CN111500549A - 制备c1,2-位脱氢甾体化合物的酶及其应用 - Google Patents

Abstract

本发明提供了制备C1,2‑位脱氢甾体化合物的酶及其应用。制备C1,2‑位脱氢甾体化合物的酶的氨基酸序列为SEQ ID.3。酶的N端或C端可以结合有麦芽糖结合蛋白(MBP)。本发明通过对酶进行改造，获得了高活力的酶。另外，通过形成可溶性MBP/KstD融合蛋白,增强KstD蛋白的溶解性，从而解决酶的溶解性问题。

Description

制备C1,2-位脱氢甾体化合物的酶及其应用

技术领域

本发明涉及生化领域，具体地，涉及制备C1,2-位脱氢甾体化合物的酶及其应用。

背景技术

甾体激素药物是临床上一类重要的药物，其抗炎活性尤为显著，甾体药物被广泛用于预防和治疗各种疾病。此外，甾体母核结构的变化可导致更有效的类固醇药物。例如，当通过Δ1-脱氢将不饱和度引入醋酸氢化可的松(HA)的1，2-位时，产物醋酸***龙(PA)的抗炎活性提高三到四倍。然而，由于甾体结构的复杂性，传统的化学方法难以专门修饰甾体中间体，化学方法存在转化率低，副产物多，环境污染等缺陷。因此，酶促转化由于其温和的反应条件，高效率和特异性(区域选择性和立体选择性)而引起了广泛关注。如今，已证明酶转化技术是一种生产新型类固醇药物和活性药物成分的新型、高效且经济的方法。

3-酮类固醇-Δ1-脱氢酶(KstD)催化雄烯二酮(4-AD)的C1，2位脱氢反应生成1，4-雄烯二酮(ADD)(如图1所示)。从4-AD转化而来的 ADD是合成高端甾体药物的重要前体，例如避孕药、***和孕激素。尽管化学脱氢工艺已用于甾体制药行业，与激素合成的多步化学合成相比，酶法工艺效率高，不产生副产物积累，产物纯度高，因此，通过异源表达 KstD，开发“绿色”高效酶促方法制备甾体中间体目前已开始引人关注。耻垢分枝杆菌mc²155的MsKstD1可以在3小时内以6g/L的浓度使氢化可的松的收率达到90％。新分枝杆菌DSM1381的KstD2可以使30g/L4-AD 几乎完全转化。但是上述底物浓度低和低转化率限制了KstD酶工艺的工业化的应用。
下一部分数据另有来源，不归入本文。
**config.mk**
```make
export PLATFORM = sky130hd
export DESIGN_NAME = ahbl_memreq_bridge_flat
export DESIGN_NICKNAME = d
export VERILOG_FILES = /design/src/rtl/ahbl_memreq_bridge_if.sv /design/src/rtl/ahbl_memreq_bridge.sv /design/src/flat_wrapper.sv
export SDC_FILE = /design/constraint.sdc
export NUM_CORES = 1
export LEC_CHECK = 0
export BUFFER_PORTS_ARGS = -buffer_cell sky130_fd_sc_hd__buf_2
export CAP_MARGIN = 5
export CORE_MARGIN = 4
export CORE_UTILIZATION = 42
export DETAILED_ROUTE_END_ITERATION = 10
export PLACE_DENSITY = 0.88
export SYNTH_ARGS = -nofsm -noshare
export SYNTH_HDL_FRONTEND = slang
export SYNTH_SLANG_ARGS = --single-unit
```
**constraint.sdc**
```tcl
create_clock -name clk -period 2 [get_ports clk]
set_clock_uncertainty 0.05 [all_clocks]
set_input_delay 0.5 -clock clk [delete_from_list [all_inputs] [get_ports clk]]
set_output_delay 0.5 -clock clk [all_outputs]
set_load 0.03 [all_outputs]
```
### src/rtl/som_chunk.sv
// Combinational CHUNK-bit ripple adder; also exposes the carry into its MSB for overflow detection.
module som_chunk #(
    parameter int unsigned CHUNK = 4
) (
    input  logic [CHUNK-1:0] x,
    input  logic [CHUNK-1:0] y,
    input  logic             cin,
    output logic [CHUNK-1:0] s,
    output logic             cout,
    output logic             c_msb
);

    logic [CHUNK:0] c;

    assign c[0] = cin;

    // Ripple chain of full-adder cells, LSB first.
    for (genvar b = 0; b < CHUNK; b++) begin : g_bit
        som_fa u_fa (
            .a  (x[b]),
            .b  (y[b]),
            .ci (c[b]),
            .s  (s[b]),
            .co (c[b+1])
        );
    end

    assign cout  = c[CHUNK];
    assign c_msb = c[CHUNK-1];

endmodule
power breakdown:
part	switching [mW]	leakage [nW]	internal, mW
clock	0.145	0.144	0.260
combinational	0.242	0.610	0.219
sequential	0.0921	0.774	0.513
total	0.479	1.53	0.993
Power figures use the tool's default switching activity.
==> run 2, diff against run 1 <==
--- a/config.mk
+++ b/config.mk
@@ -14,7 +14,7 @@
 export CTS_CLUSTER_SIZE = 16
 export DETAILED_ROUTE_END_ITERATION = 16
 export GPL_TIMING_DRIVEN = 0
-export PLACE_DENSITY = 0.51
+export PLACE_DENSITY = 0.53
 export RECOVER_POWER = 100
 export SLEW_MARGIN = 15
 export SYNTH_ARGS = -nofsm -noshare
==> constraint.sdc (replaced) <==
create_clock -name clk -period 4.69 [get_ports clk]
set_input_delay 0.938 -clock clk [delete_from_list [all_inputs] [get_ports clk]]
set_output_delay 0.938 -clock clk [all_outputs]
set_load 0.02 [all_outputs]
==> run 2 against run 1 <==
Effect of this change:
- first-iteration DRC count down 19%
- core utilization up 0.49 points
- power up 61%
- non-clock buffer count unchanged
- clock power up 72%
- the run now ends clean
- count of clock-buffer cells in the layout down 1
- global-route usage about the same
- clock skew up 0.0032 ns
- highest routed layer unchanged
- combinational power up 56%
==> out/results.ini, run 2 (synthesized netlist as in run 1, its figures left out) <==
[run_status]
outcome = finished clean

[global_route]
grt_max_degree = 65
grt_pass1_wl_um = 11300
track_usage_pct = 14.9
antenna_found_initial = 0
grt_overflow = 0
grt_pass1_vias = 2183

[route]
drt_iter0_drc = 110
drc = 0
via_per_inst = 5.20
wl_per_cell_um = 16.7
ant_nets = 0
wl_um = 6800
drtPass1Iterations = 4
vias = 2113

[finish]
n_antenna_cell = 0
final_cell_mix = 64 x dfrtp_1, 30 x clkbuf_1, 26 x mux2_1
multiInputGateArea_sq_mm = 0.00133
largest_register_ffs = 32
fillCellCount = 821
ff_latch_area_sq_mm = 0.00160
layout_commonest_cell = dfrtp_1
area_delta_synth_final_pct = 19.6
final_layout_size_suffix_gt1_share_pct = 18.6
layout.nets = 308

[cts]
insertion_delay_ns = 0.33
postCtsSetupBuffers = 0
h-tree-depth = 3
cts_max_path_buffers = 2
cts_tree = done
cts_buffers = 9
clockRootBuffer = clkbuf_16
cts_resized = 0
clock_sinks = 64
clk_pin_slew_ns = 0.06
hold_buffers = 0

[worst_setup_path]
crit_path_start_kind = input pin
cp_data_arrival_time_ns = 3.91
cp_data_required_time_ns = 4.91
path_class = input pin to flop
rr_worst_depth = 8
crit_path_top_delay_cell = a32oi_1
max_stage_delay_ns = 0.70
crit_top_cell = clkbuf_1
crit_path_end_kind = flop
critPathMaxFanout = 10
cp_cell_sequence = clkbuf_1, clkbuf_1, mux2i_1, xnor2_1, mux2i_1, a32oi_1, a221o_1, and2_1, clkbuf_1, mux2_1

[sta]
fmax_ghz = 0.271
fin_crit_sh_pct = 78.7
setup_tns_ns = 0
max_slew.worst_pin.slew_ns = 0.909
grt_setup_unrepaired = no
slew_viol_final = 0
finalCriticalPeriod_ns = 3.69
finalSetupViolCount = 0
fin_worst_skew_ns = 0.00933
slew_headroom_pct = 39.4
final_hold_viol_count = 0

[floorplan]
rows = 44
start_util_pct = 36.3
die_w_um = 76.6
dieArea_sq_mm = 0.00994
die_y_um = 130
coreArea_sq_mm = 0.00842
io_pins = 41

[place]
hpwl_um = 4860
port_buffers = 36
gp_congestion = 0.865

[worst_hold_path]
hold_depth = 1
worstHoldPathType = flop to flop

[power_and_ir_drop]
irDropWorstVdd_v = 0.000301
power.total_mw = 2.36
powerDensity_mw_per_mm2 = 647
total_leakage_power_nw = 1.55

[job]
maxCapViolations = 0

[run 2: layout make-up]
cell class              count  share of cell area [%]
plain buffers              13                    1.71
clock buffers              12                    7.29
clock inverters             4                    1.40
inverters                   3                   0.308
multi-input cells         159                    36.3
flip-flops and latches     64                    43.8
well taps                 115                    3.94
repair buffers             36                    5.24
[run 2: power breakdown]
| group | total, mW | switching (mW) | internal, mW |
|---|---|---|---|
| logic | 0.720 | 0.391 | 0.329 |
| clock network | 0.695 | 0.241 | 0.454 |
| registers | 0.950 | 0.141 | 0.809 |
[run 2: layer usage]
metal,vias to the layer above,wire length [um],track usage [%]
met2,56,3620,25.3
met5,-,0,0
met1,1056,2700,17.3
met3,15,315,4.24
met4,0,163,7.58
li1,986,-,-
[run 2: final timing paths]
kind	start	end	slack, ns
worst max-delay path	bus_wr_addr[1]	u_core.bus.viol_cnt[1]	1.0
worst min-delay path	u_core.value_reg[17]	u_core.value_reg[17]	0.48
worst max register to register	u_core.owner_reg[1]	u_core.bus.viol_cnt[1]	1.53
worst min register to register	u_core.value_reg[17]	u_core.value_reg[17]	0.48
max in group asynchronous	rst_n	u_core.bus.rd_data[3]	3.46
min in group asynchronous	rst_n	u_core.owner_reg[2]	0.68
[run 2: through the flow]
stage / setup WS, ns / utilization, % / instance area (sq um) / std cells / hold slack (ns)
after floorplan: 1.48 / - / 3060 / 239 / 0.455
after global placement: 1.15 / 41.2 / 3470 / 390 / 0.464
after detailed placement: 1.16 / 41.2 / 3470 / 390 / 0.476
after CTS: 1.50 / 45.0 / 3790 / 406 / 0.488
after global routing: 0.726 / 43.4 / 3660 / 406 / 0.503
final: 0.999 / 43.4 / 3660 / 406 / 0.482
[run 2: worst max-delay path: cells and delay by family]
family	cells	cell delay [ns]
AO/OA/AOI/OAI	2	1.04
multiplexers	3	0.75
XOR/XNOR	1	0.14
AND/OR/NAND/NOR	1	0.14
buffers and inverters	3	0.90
`config.mk`:
```
export PLATFORM = sky130hd
export DESIGN_NAME = wifi_rx_symbol_framer
export DESIGN_NICKNAME = d
export VERILOG_FILES = /design/src/rtl/wifi_rx_symbol_framer.sv
export SDC_FILE = /design/constraint.sdc
export NUM_CORES = 1
export LEC_CHECK = 0
export CORE_AREA = 2 2 78 98
export DETAILED_ROUTE_END_ITERATION = 6
export DIE_AREA = 0 0 80 100
export GPL_ROUTABILITY_DRIVEN = 0
export PLACE_DENSITY = 0.93
export SLEW_MARGIN = 0
export SYNTH_ARGS = -nofsm -noshare
export SYNTH_HDL_FRONTEND = slang
export SYNTH_SLANG_ARGS = --single-unit
export TNS_END_PERCENT = 50
```
`constraint.sdc`:
```
create_clock -name clk_ifft -period 6.5 [get_ports clk_ifft]
set_clock_uncertainty 0.2 [all_clocks]
set_input_delay 1.3 -clock clk_ifft [delete_from_list [all_inputs] [get_ports clk_ifft]]
set_output_delay 1.3 -clock clk_ifft [all_outputs]
set_load 0.02 [all_outputs]
```
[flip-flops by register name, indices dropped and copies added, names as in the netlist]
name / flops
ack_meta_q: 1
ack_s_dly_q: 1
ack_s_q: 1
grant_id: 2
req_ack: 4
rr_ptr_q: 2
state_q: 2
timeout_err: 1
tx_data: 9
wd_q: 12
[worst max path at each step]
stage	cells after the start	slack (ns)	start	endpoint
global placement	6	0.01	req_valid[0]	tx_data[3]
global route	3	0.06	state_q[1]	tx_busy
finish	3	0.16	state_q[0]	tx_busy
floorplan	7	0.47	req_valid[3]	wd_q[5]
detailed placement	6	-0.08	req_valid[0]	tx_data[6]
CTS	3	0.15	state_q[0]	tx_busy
### config.mk
export PLATFORM = sky130hd
export DESIGN_NAME = rgb_pwm_ctrl
export DESIGN_NICKNAME = d
export VERILOG_FILES = /design/src/rtl/rgb_pwm_ctrl.sv
export SDC_FILE = /design/constraint.sdc
export NUM_CORES = 1
export LEC_CHECK = 0
export ABC_AREA = 1
export BUFFER_PORTS_ARGS = -buffer_cell sky130_fd_sc_hd__buf_4
export CORE_ASPECT_RATIO = 0.7
export CORE_MARGIN = 3
export CORE_UTILIZATION = 55
export CTS_CLUSTER_SIZE = 8
export DETAILED_ROUTE_END_ITERATION = 7
export PLACE_DENSITY = 0.8
export SETUP_SLACK_MARGIN = 0.2
export SLEW_MARGIN = 20
export SYNTH_ARGS = -nofsm -noshare
export SYNTH_HDL_FRONTEND = slang
export SYNTH_SLANG_ARGS = --single-unit
### constraint.sdc
create_clock -name clk_i -period 19.9 [get_ports clk_i]
set_clock_uncertainty 0.2 [all_clocks]
set_input_delay 0.995 -clock clk_i [delete_from_list [all_inputs] [get_ports clk_i]]
set_output_delay 0.995 -clock clk_i [all_outputs]
set_load 0.005 [all_outputs]
File: config.mk
export PLATFORM = sky130hd
export DESIGN_NAME = datapath_controller
export DESIGN_NICKNAME = d
export VERILOG_FILES = /design/src/rtl/datapath_controller.sv
export SDC_FILE = /design/constraint.sdc
export NUM_CORES = 1
export LEC_CHECK = 0
export BUFFER_PORTS_ARGS = -buffer_cell sky130_fd_sc_hd__buf_2
export CAP_MARGIN = 20
export CORE_UTILIZATION = 46
export CTS_CLUSTER_DIAMETER = 30
export DETAILED_ROUTE_END_ITERATION = 8
export PLACE_DENSITY = 0.79
export RECOVER_POWER = 50
export SLEW_MARGIN = 15
export SYNTH_ARGS = -nofsm -noshare
export SYNTH_HDL_FRONTEND = slang
export SYNTH_SLANG_ARGS = --single-unit
File: constraint.sdc
create_clock -name clk -period 2.2 [get_ports clk]
set_input_delay 0.11 -clock clk [delete_from_list [all_inputs] [get_ports clk]]
set_output_delay 0.11 -clock clk [all_outputs]
set_load 0.02 [all_outputs]
File: src/rtl/datapath_controller.sv
// Multi-cycle control unit for the 64-bit LEGv8-subset datapath.
// Fetches into an internal IR, decodes it and sequences the control word across 1-3 cycles.
module datapath_controller #(
    parameter int          PC_STEP  = 4,
    parameter logic [4:0]  FS_AND   = 5'b00000,
    parameter logic [4:0]  FS_ORR   = 5'b00100,
    parameter logic [4:0]  FS_ADD   = 5'b01000,
    parameter logic [4:0]  FS_SUB   = 5'b01001,
    parameter logic [4:0]  FS_EOR   = 5'b01100,
    parameter logic [4:0]  LINK_REG = 5'd30
) (
    input  logic        clk,
    input  logic        rst,
    input  logic        run,
    input  logic [31:0] instr,
    input  logic [4:0]  status,
    output logic [63:0] k,
    output logic [4:0]  reg_addr,
    output logic [4:0]  a_addr,
    output logic [4:0]  b_addr,
    output logic [4:0]  fs,
    output logic [1:0]  ps,
    output logic        reg_w,
    output logic        b_sel,
    output logic        b_en,
    output logic        alu_en,
    output logic        mem_en,
    output logic        chip_sel,
    output logic        mem_w,
    output logic        mem_r,
    output logic        stat_en,
    output logic        pc_reg_en,
    output logic        pc_rom_en,
    output logic        pc_sel,
    output logic        c0,
    output logic        halted,
    output logic        illegal
);

    typedef enum logic [2:0] {
        IDLE,
        FETCH,
        EXEC,
        MEM2,
        BRANCH,
        HALT
    } state_t;

    localparam logic [63:0] STEP64 = 64'(PC_STEP);

    state_t      state_q, state_d;
    logic [31:0] ir_q, ir_d;
    logic        taken_q, taken_d;
    logic        illegal_q, illegal_d;

    logic isAdd, isSub, isSubs, isAnd, isOrr, isEor;
    logic isAddi, isSubi, isLdur, isStur, isB, isBl, isCbz, isCbnz, isBr, isHlt;
    logic isRtype, isImm;
    logic [4:0]  aluFs;
    logic [63:0] imm9Ext, imm19Ext, imm26Ext, brImm, brOffset;
    logic        status_unused;

    // Only the combinational zero flag steers control; the rest of status belongs to the datapath.
    assign status_unused = ^status[4:1];

    assign isAdd   = (ir_q[31:21] == 11'b10001011000);
    assign isSub   = (ir_q[31:21] == 11'b11001011000);
    assign isSubs  = (ir_q[31:21] == 11'b11101011000);
    assign isAnd   = (ir_q[31:21] == 11'b10001010000);
    assign isOrr   = (ir_q[31:21] == 11'b10101010000);
    assign isEor   = (ir_q[31:21] == 11'b11001010000);
    assign isAddi  = (ir_q[31:22] == 10'b1001000100);
    assign isSubi  = (ir_q[31:22] == 10'b1101000100);
    assign isLdur  = (ir_q[31:21] == 11'b11111000010);
    assign isStur  = (ir_q[31:21] == 11'b11111000000);
    assign isB     = (ir_q[31:26] == 6'b000101);
    assign isBl    = (ir_q[31:26] == 6'b100101);
    assign isCbz   = (ir_q[31:24] == 8'b10110100);
    assign isCbnz  = (ir_q[31:24] == 8'b10110101);
    assign isBr    = (ir_q[31:21] == 11'b11010110000);
    assign isHlt   = (ir_q == 32'hFFFF_FFFF);
    assign isRtype = isAdd | isSub | isSubs | isAnd | isOrr | isEor;
    assign isImm   = isAddi | isSubi;

    // Branch offset backs out the FETCH increment so the target is relative to the branch itself.
    assign imm9Ext  = {{55{ir_q[20]}}, ir_q[20:12]};
    assign imm19Ext = {{45{ir_q[23]}}, ir_q[23:5]};
    assign imm26Ext = {{38{ir_q[25]}}, ir_q[25:0]};
    assign brImm    = (isB | isBl) ? imm26Ext : imm19Ext;
    assign brOffset = (brImm * STEP64) - STEP64;

    always_comb begin
        aluFs = FS_ADD;
        if (isSub | isSubs | isSubi) begin
            aluFs = FS_SUB;
        end else if (isAnd) begin
            aluFs = FS_AND;
        end else if (isOrr) begin
            aluFs = FS_ORR;
        end else if (isEor) begin
            aluFs = FS_EOR;
        end
    end

    always_ff @(posedge clk or posedge rst) begin
        if (rst) begin
            state_q   <= IDLE;
            ir_q      <= '0;
            taken_q   <= 1'b0;
            illegal_q <= 1'b0;
        end else begin
            state_q   <= state_d;
            ir_q      <= ir_d;
            taken_q   <= taken_d;
            illegal_q <= illegal_d;
        end
    end

    assign illegal = illegal_q;

    always_comb begin
        state_d   = state_q;
        ir_d      = ir_q;
        taken_d   = taken_q;
        illegal_d = illegal_q;
        k         = '0;
        reg_addr  = '0;
        a_addr    = '0;
        b_addr    = '0;
        fs        = FS_ADD;
        ps        = 2'b00;
        reg_w     = 1'b0;
        b_sel     = 1'b0;
        b_en      = 1'b0;
        alu_en    = 1'b0;
        mem_en    = 1'b0;
        chip_sel  = 1'b0;
        mem_w     = 1'b0;
        mem_r     = 1'b0;
        stat_en   = 1'b0;
        pc_reg_en = 1'b0;
        pc_rom_en = 1'b0;
        pc_sel    = 1'b0;
        c0        = 1'b0;
        halted    = 1'b0;

        unique case (state_q)
            IDLE: begin
                if (run) begin
                    state_d = FETCH;
                end
            end
            FETCH: begin
                pc_rom_en = 1'b1;
                ps        = 2'b01;
                ir_d      = instr;
                state_d   = EXEC;
            end
            EXEC: begin
                if (isRtype | isImm) begin
                    a_addr   = ir_q[9:5];
                    b_addr   = ir_q[20:16];
                    reg_addr = ir_q[4:0];
                    b_sel    = isImm;
                    k        = isImm ? {52'b0, ir_q[21:10]} : '0;
                    fs       = aluFs;
                    c0       = isSub | isSubs | isSubi;
                    alu_en   = 1'b1;
                    reg_w    = 1'b1;
                    stat_en  = isSubs;
                    state_d  = run ? FETCH : IDLE;
                end else if (isLdur | isStur) begin
                    a_addr  = ir_q[9:5];
                    b_sel   = 1'b1;
                    k       = imm9Ext;
                    fs      = FS_ADD;
                    alu_en  = 1'b1;
                    mem_en  = 1'b1;
                    mem_r   = isLdur;
                    state_d = MEM2;
                end else if (isB | isBl) begin
                    taken_d = 1'b1;
                    if (isBl) begin
                        pc_reg_en = 1'b1;
                        reg_addr  = LINK_REG;
                        reg_w     = 1'b1;
                    end
                    state_d = BRANCH;
                end else if (isCbz | isCbnz) begin
                    a_addr  = ir_q[4:0];
                    b_sel   = 1'b1;
                    fs      = FS_ORR;
                    taken_d = isCbz ? status[0] : ~status[0];
                    state_d = BRANCH;
                end else if (isBr) begin
                    a_addr  = ir_q[9:5];
                    pc_sel  = 1'b0;
                    ps      = 2'b10;
                    state_d = run ? FETCH : IDLE;
                end else if (isHlt) begin
                    state_d = HALT;
                end else begin
                    illegal_d = 1'b1;
                    state_d   = HALT;
                end
            end
            MEM2: begin
                if (isLdur) begin
                    chip_sel = 1'b1;
                    reg_addr = ir_q[4:0];
                    reg_w    = 1'b1;
                end else begin
                    b_addr = ir_q[4:0];
                    b_en   = 1'b1;
                    mem_w  = 1'b1;
                end
                state_d = run ? FETCH : IDLE;
            end
            BRANCH: begin
                if (taken_q) begin
                    pc_sel = 1'b1;
                    ps     = 2'b11;
                    k      = brOffset;
                end
                taken_d = 1'b0;
                state_d = run ? FETCH : IDLE;
            end
            HALT: begin
                halted = 1'b1;
                if (!run) begin
                    state_d = IDLE;
                end
            end
            default: begin
                state_d = IDLE;
            end
        endcase
    end

endmodule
KstD酶促反应属于氧化还原反应，3-甾酮-1，2-脱氢酶(KstD)是一种黄素蛋白依赖型的脱氢酶，在催化反应过程中以黄素腺嘌呤二核苷酸(FAD) 为辅因子，可以催化3-甾酮类固醇母核A环1，2位的碳碳单键(C-C)脱氢变成碳碳双键(C＝C)。工业化再生辅酶FAD的成本非常高，需要开发高效和低廉电子受体或者开放高效和低廉的辅酶再生***，这是限制KstD 酶工艺的工业化的应用的一个关键技术。

KstD是诱导酶，也是一种膜蛋白。尽管对其进行异源表达的例子很多，但由于膜蛋白本身的难溶解性，多以包涵体的形式存在，是其工业化应用上亟待解决一个技术难题。

不同微生物来源的KstD酶对甾体底物的专一性不同，因为不同KstD 的蛋白氨基酸序列存在着差异性，决定它们的构象上在局部区域存在差异性，筛选或设计底物专一性的KstD酶，或者筛选一种多大多数底物通用的 KstD酶也是甾体酶工艺工业化的关键需求技术。

发明内容

为了解决上述问题，本发明提供了一种制备C1,2-位脱氢甾体化合物的酶，所述酶的氨基酸序列为SEQ ID.3。

在上述酶中，其中，所述酶的N端或C端结合有麦芽糖结合蛋白(MBP)。

本发明还提供了表达上述酶的基因序列，所述基因序列为SEQ ID.4。

本发明还提供了一种表达载体，其中，所述表达载体用于表达上述酶。

本发明还提供了一种表达***，其中，所述表达***包含上述基因序列。

本发明还提供了上述酶在制备C1,2-位脱氢甾体化合物中的应用。

本发明通过对KstD211进行序列改造，优化设计，获得高活力KstD725 突变体。KstD725突变体氨基酸序列为SEQIDNO.3.编码KstD725突变体氨基酸序列的DNA序列经过大肠杆菌偏爱密码子优化设计，适用于大肠杆菌高效表达，一种DNA序列为SEQID.4。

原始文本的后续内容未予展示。